Farmer James Cossins reflects on a challenging harvest season, battling constant rain, drying crops and managing farm inspections – and fire
Thank goodness we managed to complete our harvest in the sunshine in early September – the end of one of the most difficult harvests I can remember. We were so spoiled by last year’s harvest, when the dry heat meant no drying of stored crops was needed and the only worry was preventing fires in fields and on machinery.
This year has been completely the opposite, with barely two dry days put together.
We started in July with our winter barley crop in reasonable condition and reasonable yields. Then we moved on to our oilseeds, where we had quite variable yields and most of them needed drying. Harvesting wet crops isn’t ideal, but if we had left them any longer, all the tiny seeds would have been on the ground after the strong winds and heavy rain we experienced.
We then started cutting our spring malting barley, hopefully destined for the brewing market. Once again, harvesting in poor conditions, we had to dry the crop in the barns.
One of the key specifications of growing malting barley is the percentage of the seeds that will germinate. Ideally you want 98 per cent germination, but quite often the maltster will accept 96 per cent.
If the barley is left out in the field for too long with constant rain showers, the amount of moisture present the seeds decide it is time to germinate, and you will lose your malting premium (which this year could be as much as £70 per ton over the feed barley price).
So we decided to cut our barley and dry it in the store. So far, the barley has passed the required tests, but not much has left the farm yet.
The wheat crop, which is mainly grown for feeding livestock, also had to be dried. With the standing crop getting closer to the ground with every storm, combine harvesting was a big challenge for both the operator and the combine.
We finished harvest with our beans in early September, and by this time the sun had decided to come out with some warmth so no drying was needed. In the end we had an average harvest on yields, but an expensive one in the process.
During the busy harvest period we also had to fit in a 60 day TB test – with again a disappointing result of two reactors in the milking cows, with the abattoir results not showing TB lesions. So we have go through the same process in another 60 days, hoping to go clear next time.
We have had to sell some beef cattle to an isolation unit for fattening as we were becoming overstocked again, and with calving having started in August, we needed some space for our calves. Some of these beef animals were sold at a discount to the TB-free cattle price but we had very little choice.
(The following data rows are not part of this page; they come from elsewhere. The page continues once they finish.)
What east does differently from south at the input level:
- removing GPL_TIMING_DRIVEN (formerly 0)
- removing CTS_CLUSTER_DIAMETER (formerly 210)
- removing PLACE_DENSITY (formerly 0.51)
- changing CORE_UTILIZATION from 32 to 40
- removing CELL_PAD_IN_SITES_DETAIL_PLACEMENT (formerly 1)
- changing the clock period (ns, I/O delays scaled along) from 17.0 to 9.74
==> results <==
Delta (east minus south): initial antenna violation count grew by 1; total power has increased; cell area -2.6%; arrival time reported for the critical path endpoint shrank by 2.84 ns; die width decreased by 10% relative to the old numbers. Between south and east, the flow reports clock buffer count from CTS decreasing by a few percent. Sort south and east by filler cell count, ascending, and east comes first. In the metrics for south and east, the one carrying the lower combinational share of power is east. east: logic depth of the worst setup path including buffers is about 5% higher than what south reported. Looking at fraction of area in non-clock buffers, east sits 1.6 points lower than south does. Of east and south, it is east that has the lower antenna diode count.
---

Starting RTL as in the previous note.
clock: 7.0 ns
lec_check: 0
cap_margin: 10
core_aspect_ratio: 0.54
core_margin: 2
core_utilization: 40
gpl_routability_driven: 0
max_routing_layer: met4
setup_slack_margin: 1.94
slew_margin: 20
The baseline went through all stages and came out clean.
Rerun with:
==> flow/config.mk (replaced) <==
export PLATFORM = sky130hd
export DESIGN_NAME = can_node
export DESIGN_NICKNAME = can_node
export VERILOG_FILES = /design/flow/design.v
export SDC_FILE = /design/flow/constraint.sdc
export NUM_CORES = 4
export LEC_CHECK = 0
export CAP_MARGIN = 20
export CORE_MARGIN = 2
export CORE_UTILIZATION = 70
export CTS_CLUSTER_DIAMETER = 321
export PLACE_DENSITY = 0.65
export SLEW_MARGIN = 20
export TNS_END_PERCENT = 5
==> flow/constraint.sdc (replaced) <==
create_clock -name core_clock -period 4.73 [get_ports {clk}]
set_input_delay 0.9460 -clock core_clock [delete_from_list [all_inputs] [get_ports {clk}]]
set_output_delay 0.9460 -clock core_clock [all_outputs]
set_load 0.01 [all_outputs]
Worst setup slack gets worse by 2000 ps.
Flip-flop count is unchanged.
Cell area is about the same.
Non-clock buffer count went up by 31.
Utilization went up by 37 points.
### flow/design.v
module division(input clk, input rst, input start, input [31:0] dividendo, divisor,
                output [31:0] cociente, residuo, output done);
reg [31:0] shift_register;
reg [31:0] pre_divisor;
reg [31:0] cont;
reg idle;                       
reg done_r;                     
reg [15:0] resta, pre_cocido, res, cocido;
always @ (posedge clk) begin
  done_r <= 1'b0;
  if (rst) begin
    idle = 1'b1;
  end else if (idle) begin
    if (start) begin
      cont = 32'b0;
      shift_register = {8'b0, dividendo[15:0]};
      pre_cocido = 16'b0;
      pre_divisor = divisor;
      shift_register = shift_register << 1;
      cont = cont + 1'b1;
      idle = 1'b0;
    end
  end else begin
    if (cont < 5'd17) begin
      if (shift_register[31:16] < pre_divisor[15:0]) begin
        pre_cocido = pre_cocido << 1;
      end else begin
        resta = shift_register[31:16] - pre_divisor[15:0];
        pre_cocido = pre_cocido << 1;
        pre_cocido[0] = 1'b1;
        shift_register[31:16] = resta;
      end
      shift_register = shift_register << 1;
      cont = cont + 1'b1;
    end else begin
      cocido = pre_cocido;
      res = shift_register[31:16]>>1;
      idle = 1'b1;
      done_r <= 1'b1;
    end
  end
end
assign cociente = {16'b0, cocido};
assign residuo = {16'b0, res};
assign done = done_r;
endmodule
### flow/run.sh
#!/bin/bash
# the make line also repeats each setting of config.mk as NAME=value (left out here)
make -C /OpenROAD-flow-scripts/flow DESIGN_CONFIG=/design/flow/config.mk WORK_HOME=/design/flow/orfs CLKGATE_MAP_FILE= finish
### flow/config.mk
export PLATFORM = sky130hd
export DESIGN_NAME = division
export DESIGN_NICKNAME = division
export VERILOG_FILES = /design/flow/design.v
export SDC_FILE = /design/flow/constraint.sdc
export NUM_CORES = 4
export LEC_CHECK = 0
export ABC_AREA = 1
export CAP_MARGIN = 10
export CORE_MARGIN = 2
export CORE_UTILIZATION = 70
export CTS_CLUSTER_DIAMETER = 354
export CTS_CLUSTER_SIZE = 21
export HOLD_SLACK_MARGIN = 0.29
export PLACE_DENSITY = 0.6
export SETUP_SLACK_MARGIN = -0.25
export SLEW_MARGIN = 20
### flow/constraint.sdc
create_clock -name core_clock -period 5.13 [get_ports {clk}]
set_input_delay 1.0260 -clock core_clock [delete_from_list [all_inputs] [get_ports {clk}]]
set_output_delay 1.0260 -clock core_clock [all_outputs]
set_load 0.01 [all_outputs]
==> results of run 1 <==
[cell type report]
type / count / area [sq um] / share of cell area (%)
Clock buffer: 17 / 414 / 4.97
Clock inverter: 15 / 173 / 2.07
Inverter: 120 / 450 / 5.40
Multi-Input combinational cell: 506 / 2600 / 31.2
Sequential cell: 128 / 3820 / 45.9
Tap cell: 133 / 166 / 2.00
Timing Repair Buffer: 70 / 711 / 8.52
[routing by layer]
layer  vias up  GRT usage (%)  part of all wire (%)
met5         -              0                     0
met4         0           11.5                   2.9
met3        50           6.36                   8.8
met2       342           50.6                    50
met1      2503           37.5                    38
li1       2567              -                     -
[per-stage QoR]
step	total power [mW]	cell area, sq um
6_report	2.70	8340
5_1_grt	2.77	8340
4_1_cts	2.69	8310
3_5_place_dp	1.50	7720
3_3_place_gp	1.48	7720
2_1_floorplan	1.44	7200
==> Changelog: implementation, run 1 <==
### Implementation results

- Max_cap viols: 0
- DIE WIDTH: 105 microns
- Via count: 5462
- N_diodes: 0
- Drt initial violations: 553
- Main flop type: edfxtp_1
- Crit end category: register
- Syn avg cell area: roughly 9 sq um
- Ao+oa area frac: under 10%
- Net Sw Frac: 25.9%
- CTS Buffer Depth: 2
- Mux area share: 0%
- TritonCTS Buffers: 17
- Top Consumer: registers
- DRT Wirelength: 15800 microns
- Final layout net count: about 930
- Req. time, crit path: between 5000 and 6000 ps
- Buf/Inv on CP: 0
- Hold buffer count at cts: 0
- WHS Path Cells: 0
- Slew @ Worst Pin: around 1100 ps
- Status: finished clean
- Largest area contributor in the netlist: edfxtp_1
- First-pass GRT wire length: approximately 25000 microns
- Crit path capture: cont[13]
- Comb power: between 200 and 300 uW
- Reg2reg start: cont[19]
- Distinct cells, synth: ~43
- Core Rows: 36
- Worst Setup SP: cont[19]
- Seq share, synth: 54.0%
- Cells in synth_stat.txt: 767
- DRC: 0
- NetSw: 700 uW
- Slew HR: 29.2%
- Initial antenna violation count: 0
- Tmin final: 2920 ps
- Combinational share of power: 9.9%
- Die Height: 105 microns
- Filler Cells Inserted: 523
- Max-area cell share: 53.5%
- Via/cell ratio: 5.52
- Top area cell types: edfxtp_1 (53%), nand2_1 (11%), inv_1 (6.2%)
- Xor/xnor share: 1.36%
- Peak supply drop: 0.227 mV
- CTS sink cnt: around 130
- Synth Instances: roughly 770
- Final antenna-violating net count: 0
- Clock Power: about 1.2 mW
- Vias in the first global route: around 5300
- Cell Count, Final, Fillers Out: 989
- WP depth: 5
- CP Cell Sequence: nor2_1, nand3_1, nor4_1, nand3_1, nand2_4
- GRT overflow: 0
- Class of the worst hold path: reg2reg
- Mean routed wirelength per cell: 16.0 microns
- Final slew viol count: 0
- CP startpoint kind: register
- Min-delay src: pre_cocido[15]
- CP Class: reg2reg
- Lkg Pwr: ~3.5 nW
- Chip Area, Yosys: 7080 sq um
- CORE AREA: 9770 sq um
- I/O Buffers: between 60 and 70
- CTS H-tree lvls: 4
- Max incr delay on CP: 830 ps
- Worst reg2reg path depth: 5
- Clock Power Share: 44.7%
- Slowest cell on the critical path: nand2_4
- CTS tree: built
- GRT Total Usage: 29.7%
- Adder Area Share: 3.47%
- Die area: about 11000 sq um
- Final worst slack: 2210 ps
- Fin crit share: 56.9%
- Number of enable flip-flop cells: 126
- Final tally of setup violations: 0
- Cell Area, Synth: 7080 sq um
- Slack of the worst reg-to-reg path: between 2000 and 2500 ps
- # resized after CTS: 0
- Final core occ: between 80 and 90%
- Crit-path leading delay family: simple AND/OR/NAND/NOR gates
- Later-pin clock latency in the skew report: 530 ps
- Largest net degree at the start of global routing: 81
- #FFs+latches synth: 128
- Seq group: 1.23 mW
- Top-count cell post-synth: nand2_1
- OpenROAD warning count: 61
- Dpl hpwl: 10000 microns
- Top non-seq family: simple AND/OR/NAND/NOR gates
- Crit-path max FO: ~80
- Int Pwr: roughly 2.0 mW
- Drt pass-1 iters: 8
- RSZ-0062 raised after global routing: no
- PwrDens: 324 nW/um^2
- Most frequent cells after synthesis: nand2_1 (202), edfxtp_1 (126), inv_1 (117), nor2_1 (84), buf_4 (34)
- Achievable clock frequency: 342 MHz
- Worst Skew: 9.16 ps
- Root Driver: clkbuf_8
- Worst Hold Endpoint: cocido[15]
- Placement Setup Slack: roughly 1900 ps
- Hold Vio Cnt, Final: 0
- Worst EP arrival: 3070 ps
- Clock slew at reported path FFs: around 60 ps
- Io pins: 132
- Post-CTS Setup Bufs: 0
- RePlAce Congestion: a little over 0.9
- Area Growth Syn to Fin: 17.8%
- Reg-to-reg endpoint: cont[13]
- Async SR Flop Fraction: 0%
- Crit path top cell by count: nand3_1
- Synth Warn #: 1
- Setup TNS: 0 ps
- Post-Place Cells: between 900 and 1000
- Fp_density: between 70 and 80%
- Post-synthesis simple-gate area fraction: 25.4%
- Hold slack: between 400 and 500 ps
- Power share of the sequential group: between 40% and 50%
==> run 2: changes to the inputs <==
- ABC_AREA: 1 -> not set
- CAP_MARGIN: 10 -> 20
- CORE_UTILIZATION: 70 -> 29
- CTS_CLUSTER_DIAMETER: 354 -> not set
- CTS_CLUSTER_SIZE: 21 -> not set
- HOLD_SLACK_MARGIN: 0.29 -> not set
- SETUP_SLACK_MARGIN: -0.25 -> not set
- clock period: 5.13 -> 13.7 ns (I/O delays scaled with it)
==> Changelog: implementation, run 2 <==
### Implementation results

- Status: finished clean
- Dpl hpwl: 7420 microns (-26%)
- Final antenna-violating net count: 0 (unchanged)
- Req. time, crit path: 13750 ps (+8470 ps)
- Slack of the worst reg-to-reg path: 10560 ps (+8350 ps)
- Crit end category: register
- Die area: 22700 sq um (+110%)
- Worst reg2reg path depth: 10 (+5)
- Syn avg cell area: 12.9 sq um (+40%)
- Number of enable flip-flop cells: 126 (unchanged)
- Cell Area, Synth: 6240 sq um (-12%)
- RSZ-0062 raised after global routing: no
- Later-pin clock latency in the skew report: 420 ps (-110 ps)
- Largest area contributor in the netlist: edfxtp_1
- WP depth: 5 (unchanged)
- Worst Hold Endpoint: cocido[15]
- Slew HR: 31.2% (+2.0 points)
- Drt initial violations: 182 (-67%)
- Min-delay src: pre_cocido[15]
- Xor/xnor share: 5.48% (+4.1 points)
- GRT overflow: 0 (unchanged)
- Final worst slack: 8400 ps (+6190 ps)
- #FFs+latches synth: 128 (unchanged)
- WHS Path Cells: 0 (unchanged)
- Hold Vio Cnt, Final: 0 (unchanged)
- Via count: 3712 (-32%)
- Core Rows: 53 (+47%)
- PwrDens: 130 nW/um^2 (-60%)
- Combinational share of power: 8.0% (-1.9 points)
- CTS H-tree lvls: 4 (unchanged)
- Vias in the first global route: 3618 (-32%)
- Io pins: 132 (unchanged)
- Slew @ Worst Pin: 1030 ps (-29.5 ps)
- DIE WIDTH: 151 microns (+44%)
- Buf/Inv on CP: 3 (+3)
- Post-CTS Setup Bufs: 0 (unchanged)
- Ao+oa area frac: 4.91% (+0.42 points)
- Achievable clock frequency: about 190 MHz
- CTS tree: built
- Crit-path max FO: 61 (-24%)
- Worst Skew: 12.0 ps (+2.81 ps)
- Lkg Pwr: 2.70 nW (-24%)
- Max incr delay on CP: 920 ps (+90 ps)
- NetSw: 235 uW (-66%)
- Crit path capture: pre_cocido[10]
- Routing usage on met2: 15.9% (-35 points)
- I/O Buffers: 66 (unchanged)
- CORE AREA: 21100 sq um (+120%)
- Main flop type: edfxtp_1
- Total power: 992 uW (-63%)
- Cells in synth_stat.txt: 482 (-37%)
- Largest net degree at the start of global routing: 84 (+3.7%)
- Worst EP arrival: 5350 ps (+2280 ps)
- Seq group: 457 uW (-63%)
- CP Class: in2reg
- Power share of the sequential group: 46.0% (+0.6 points)
- Met3 Resource Use GR: 3.70% (-2.7 points)
- Crit-path leading delay family: buffers and inverters
- Mean routed wirelength per cell: 13.2 microns (-17%)
- Reg-to-reg endpoint: shift_register[31]
- Clock slew at reported path FFs: 60 ps (about the same)
- N_diodes: 0 (unchanged)
- Synth Instances: 482 (-37%)
- Comb power: 79.3 uW (-70%)
- Placement Setup Slack: 7880 ps (+6010 ps)
- Max-area cell share: 60.6% (+7.2 points)
- Reg2reg start: shift_register[16]
- Seq share, synth: 61.3% (+7.3 points)
- Setup TNS: 0 ps (unchanged)
- First-pass GRT wire length: 17700 microns (-30%)
- Die Height: 151 microns (+44%)
- Adder Area Share: 3.93% (+0.47 points)
- Clock Power: 456 uW (-62%)
- # resized after CTS: 0 (unchanged)
- Via/cell ratio: 4.40 (-20%)
- Hold buffer count at cts: 0 (unchanged)
- CP startpoint kind: input pin
- Worst Setup SP: rst
- Initial antenna violation count: 0 (unchanged)
- Most used routing layer: met2
- DRT Wirelength: 11200 microns (-29%)
- Drt pass-1 iters: 4 (-4)
- RePlAce Congestion: 0.815 (-11%)
- Tmin final: 5300 ps
- Async SR Flop Fraction: 0% (unchanged)
- Synth Warn #: 1 (unchanged)
- Int Pwr: 758 uW (-62%)
- CTS sink cnt: 128 (unchanged)
- DRC: 0 (unchanged)
- Area Growth Syn to Fin: 22.8%
- Final tally of setup violations: 0 (unchanged)
- Clock Power Share: 46.0% (+1.3 points)
- CP Cell Sequence: clkdlybuf4s50_1, and3b_1, a21oi_1, clkinv_2, buf_4
- Top Consumer: registers
- Final layout net count: 642 (-31%)
- Distinct cells, synth: 55 (+28%)
- GRT Total Usage: 10.2% (-20 points)
- OpenROAD warning count: 59 (-3.3%)
- Top non-seq family: simple AND/OR/NAND/NOR gates
- Top-count cell post-synth: edfxtp_1
- Most frequent cells after synthesis: edfxtp_1 (126), nor2_1 (48), buf_4 (33), xor2_1 (27), inv_1 (22)
- Chip Area, Yosys: 6240 sq um (-12%)
- Slowest cell on the critical path: and3b_1
- Final slew viol count: 0 (unchanged)
- Met1 usage: 13.1% (-24 points)
- Max_cap viols: 0 (unchanged)
- Class of the worst hold path: reg2reg
- Post-synthesis simple-gate area fraction: 12.7% (-13 points)
- CTS Buffer Depth: 2 (unchanged)
- Root Driver: clkbuf_16
- Fin crit share: 38.7% (-18 points)
- Fp_density: 29.6% (-43 points)
- Mux area share: 4.95% (+5.0 points)
- TritonCTS Buffers: 17 (unchanged)
- Net Sw Frac: 23.7% (-2.3 points)
- Peak supply drop: 0.0835 mV (-63%)
- Top area cell types: edfxtp_1 (61%), buf_4 (4.0%), xor2_1 (3.8%)
==> run 2: metrics by stage <==
| stage | area (sq um) | utilization, % | hold slack (ps) | std cells |
|---|---|---|---|---|
| finish | 7660 | 36.3 | 439 | 844 |
| CTS | 7660 | 36.3 | 442 | 844 |
| global route | 7660 | 36.3 | 450 | 844 |
| floorplan | 6360 | - | 400 | 514 |
| detailed placement | 7060 | 33.5 | 428 | 812 |
| global placement | 7060 | 33.5 | 422 | 812 |
==> run 2: layout make-up <==
type | count | area [sq um]
tap | 275 | 344
inverter | 23 | 87.6
multi-input combinational | 317 | 2120
clock buffer | 17 | 425
fill | 2042 | 13400
clock inverter | 15 | 173
sequential | 128 | 3820
timing repair buffer | 69 | 683
==> run 2: routing by layer <==
layer	share of wire [%]	wire (microns)
met2	47	5230
met1	47	5270
met5	0	0
met3	5.0	557
met4	1.1	120
==> run 3: changes to the inputs <==
- ABC_AREA: not set -> 1
- CAP_MARGIN: 20 -> 40
- CORE_UTILIZATION: 29 -> 72
- CTS_CLUSTER_DIAMETER: not set -> 94
- CTS_CLUSTER_SIZE: not set -> 10
- PLACE_DENSITY: 0.6 -> not set
- PLACE_DENSITY_LB_ADDON: not set -> 0.01
- SETUP_SLACK_MARGIN: not set -> 0.75
- clock period: 13.7 -> 2.55 ns (I/O delays scaled with it)
==> Changelog: implementation, run 3 <==
## Flow update

- Chip Area, Yosys: 7080 sq um (+13%)
- CTS Buffer Depth: 2 (unchanged)
- Fail Step: global routing (5_1_grt)
- Root Driver: clkbuf_8
- Synth Warn #: 1 (unchanged)
- Status: stopped before the end
- DIE WIDTH: 103 microns (-32%)
- Fp_density: 73.4% (+44 points)
- Cells in synth_stat.txt: 767 (+59%)
- CTS H-tree lvls: 4 (unchanged)
- Top area cell types: edfxtp_1 (53%), nand2_1 (11%), inv_1 (6.2%)
- Cell Area, Synth: 7080 sq um (+13%)
- Die area: 10600 sq um (-53%)
- Die Height: 103 microns (-32%)
- #FFs+latches synth: 128 (unchanged)
- Core Rows: 36 (-32%)
- CTS sink cnt: 128 (unchanged)
- TritonCTS Buffers: 17 (unchanged)
- Dpl hpwl: 11100 microns (+49%)
- Seq share, synth: 54.0% (-7.3 points)
- Async SR Flop Fraction: 0% (unchanged)
- Adder Area Share: 3.47% (-0.47 points)
- Io pins: 132 (unchanged)
- Syn avg cell area: 9.23 sq um (-29%)
- CORE AREA: 9640 sq um (-54%)
- RePlAce Congestion: 0.931 (+14%)
- Ao+oa area frac: 4.49% (-0.42 points)
- Tool error: [ERROR GRT-0232] Routing congestion too high. Check the congestion heatmap in the GUI.
- Top non-seq family: simple AND/OR/NAND/NOR gates
- Distinct cells, synth: 43 (-22%)
- Post-Place Cells: 963 (+19%)
- Number of enable flip-flop cells: 126 (unchanged)
- Synth Instances: 767 (+59%)
- GRT overflow: 475
- Placement Setup Slack: 265 ps (-7610 ps)
- Mux area share: 0% (-5.0 points)
- Post-synthesis simple-gate area fraction: 25.4% (+13 points)
- GRT Total Usage: 87.6%
- Xor/xnor share: 1.36% (-4.1 points)
- Largest area contributor in the netlist: edfxtp_1
- Most frequent cells after synthesis: nand2_1 (202), edfxtp_1 (126), inv_1 (117), nor2_1 (84), buf_4 (34)
- Hold buffer count at cts: 0 (unchanged)
- Max-area cell share: 53.5% (-7.2 points)
- Main flop type: edfxtp_1
- Top-count cell post-synth: nand2_1
- I/O Buffers: 66 (unchanged)
-- run 3: layer usage --
layer  overflow  GRT usage (%)
met5          0           14.9
met4        131           97.9
met3          7           65.0
met2        333            113
met1          4           81.9
-- run 3: timing repair --
item                       4_1_cts
cloned                           3
setup endpoints to repair      161
pin swaps                       10
setup buffers                   21
resized                         69
-- run 3: per-stage QoR --
| step | hold slack [ps] | area, sq um | power, mW |
|---|---|---|---|
| floorplan | 400 | 7270 | 2.89 |
| CTS | 425 | 8850 | 5.41 |
| detailed placement | 410 | 7870 | 3.04 |
| global placement | 406 | 7870 | 3.01 |
==> run 4: changes to the inputs <==
- CAP_MARGIN: 40 -> 20
- CORE_UTILIZATION: 72 -> 69
- CTS_CLUSTER_DIAMETER: 94 -> 354
- CTS_CLUSTER_SIZE: 10 -> 21
- HOLD_SLACK_MARGIN: not set -> 0.29
- PLACE_DENSITY_LB_ADDON: 0.01 -> 0.04
- SETUP_SLACK_MARGIN: 0.75 -> 1.48
- clock period: 2.55 -> 5.13 ns (I/O delays scaled with it)
==> Changelog: implementation, run 4 <==
### Implementation results

- Status: finished clean
- Slew @ Worst Pin: roughly 1100 ps
- Hold Vio Cnt, Final: 0
- Xor/xnor share: 1.36% (unchanged)
- Clock Power: 1.23 mW
- Combinational share of power: approximately a tenth
- DIE WIDTH: 105 microns (+2.1%)
- GRT Total Usage: 29.7%
- Synth Warn #: 1 (unchanged)
- Tmin final: 2980 ps
- Die Height: 105 microns (+2.1%)
- RSZ-0062 raised after global routing: no
- CTS tree: built
- NetSw: 685 uW
- Worst reg2reg path depth: 5
- Final core occ: between 80 and 90%
- Slowest cell on the critical path: nand2_4
- Later-pin clock latency in the skew report: 540 ps
- DRC: 0
- Net Sw Frac: around a quarter
- Worst Skew: between 6 and 7 ps
- CP Class: reg2reg
- Clock Power Share: 45.2%
- Top area cell types: edfxtp_1 (53%), nand2_1 (11%), inv_1 (6.2%)
- Max_cap viols: 0
- Core Rows: 36 (unchanged)
- Fin crit share: approximately three fifths
- Int Pwr: 2.04 mW
- Adder Area Share: 3.47% (unchanged)
- Min-delay src: pre_cocido[15]
- Slew HR: 27.1%
- Dpl hpwl: 9910 microns (-10%)
- CORE AREA: 9860 sq um (+2.3%)
- Peak supply drop: 0.265 mV
- Number of enable flip-flop cells: 126 (unchanged)
- Top-count cell post-synth: nand2_1
- Crit-path max FO: 80
- Slack of the worst reg-to-reg path: 2150 ps
- Crit-path leading delay family: simple AND/OR/NAND/NOR gates
- Mean routed wirelength per cell: ~17 microns
- Ao+oa area frac: 4.49% (unchanged)
- Crit path capture: shift_register[22]
- WP depth: 5
- Async SR Flop Fraction: 0% (unchanged)
- Hold buffer count at cts: 0 (unchanged)
- Drt initial violations: 497
- Syn avg cell area: 9.23 sq um (unchanged)
- Drt pass-1 iters: 5
- CTS Buffer Depth: 2 (unchanged)
- Final layout net count: approximately 930
- Root Driver: clkbuf_8
- Worst Setup SP: cont[18]
- Power share of the sequential group: 45.2%
- Main flop type: edfxtp_1
- Max-area cell share: 53.5% (unchanged)
- Top non-seq family: simple AND/OR/NAND/NOR gates
- DRT Wirelength: 16400 microns
- N_diodes: 0
- PwrDens: 327 nW/um^2
- Post-CTS Setup Bufs: 0 (-100%)
- Via count: 5576
- Comb power: 264 uW
- Seq group: 1.23 mW
- Final antenna-violating net count: 0
- OpenROAD warning count: 59
- Post-synthesis simple-gate area fraction: 25.4% (unchanged)
- Buf/Inv on CP: 0
- Final tally of setup violations: 0
- Final slew viol count: 0
- Crit end category: register
- Synth Instances: 767 (unchanged)
- Clock slew at reported path FFs: 60 ps
- Mux area share: 0% (unchanged)
- Via/cell ratio: approximately 5.6
- Chip Area, Yosys: 7080 sq um (unchanged)
- Cell Area, Synth: 7080 sq um (unchanged)
- Total power: between 2 and 3 mW
- CP Cell Sequence: nor2_1, nand3_1, nor4_1, nand3_1, nand2_4
- RePlAce Congestion: 0.933 (+0.24%)
- Top Consumer: registers
- # resized after CTS: 0 (-100%)
- Area Growth Syn to Fin: 17.9%
- TritonCTS Buffers: 17 (unchanged)
- Crit path top cell by count: nand3_1
- Initial antenna violation count: 0
- Req. time, crit path: 5290 ps
- Worst Hold Endpoint: cocido[15]
- Largest area contributor in the netlist: edfxtp_1
- Max incr delay on CP: 840 ps
- Distinct cells, synth: 43 (unchanged)
- Reg2reg start: cont[18]
- #FFs+latches synth: 128 (unchanged)
- Seq share, synth: 54.0% (unchanged)
- CTS sink cnt: 128 (unchanged)
- Vias in the first global route: 5290
- Cells in synth_stat.txt: 767 (unchanged)
- Worst EP arrival: 3140 ps
- CP startpoint kind: register
- Io pins: 132 (unchanged)
- Achievable clock frequency: between 300 and 400 MHz
- Largest net degree at the start of global routing: between 80 and 90
- Lkg Pwr: 3.54 nW
- Die area: 11100 sq um (+4.2%)
- WHS Path Cells: 0
- I/O Buffers: 66 (unchanged)
- Setup TNS: 0 ps
- First-pass GRT wire length: 25500 microns
- GRT overflow: 0
- Fp_density: 71.7% (-1.7 points)
- Class of the worst hold path: reg2reg
- CTS H-tree lvls: 4 (unchanged)
- Most frequent cells after synthesis: nand2_1 (202), edfxtp_1 (126), inv_1 (117), nor2_1 (84), buf_4 (34)
- Reg-to-reg endpoint: shift_register[22]
-- run 4: metrics by stage --
| stage | worst slack, ps | hold slack [ps] | instance area (sq um) | instances |
|---|---|---|---|---|
| finish | 2150 | 437 | 8340 | 988 |
| CTS | 2180 | 441 | 8310 | 987 |
| floorplan | 1790 | 400 | 7200 | 799 |
| detailed placement | 1860 | 425 | 7720 | 955 |
| global route | 1990 | 447 | 8340 | 988 |
| global placement | 1870 | 403 | 7720 | 955 |
-- run 4: cell type report --
cell class,instances,area [sq um]
Clock buffer,17,414
Clock inverter,15,183
Fill cell,542,1520
Inverter,120,450
Multi-Input combinational cell,506,2600
Sequential cell,128,3820
Tap cell,133,166
Timing Repair Buffer,69,703
-- run 4: routing by layer --
layer / vias to the layer above / routed length [microns] / GRT usage (%)
met4: 0 / 637 / 13.8
li1: 2566 / - / -
met2: 383 / 7780 / 48.0
met5: - / 0 / 0
met3: 70 / 1540 / 8.35
met1: 2557 / 6430 / 37.1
At Rawston Farm we have also had a number of audits from Red Tractor, Food Standards Agency, Arla and the Rural Payments Agency. They all came at weekly intervals, fortunately, as they can be very time-consuming!
I always hope that shoppers appreciate what British farmers go through to make sure that their food is produced to the highest standards, especially when it comes to animal welfare. As consumers, everyone should be looking for the Red Tractor logo so that they can be assured the food they buy is produced to a high standard.
I’m quite sure that many imported foods do not go through such rigorous examination.
Fire at Rawston
Sadly our last load of straw for this year didn’t quite make it to the barn, as you can see from the photo below. It was targeted by an arsonist – but at least it was only one load, and no one was hurt.
With this year’s barely in the barn we have already started sowing next year’s harvest – grass seeds, oil seeds and some barley are now in the ground and the cycle is starting over again.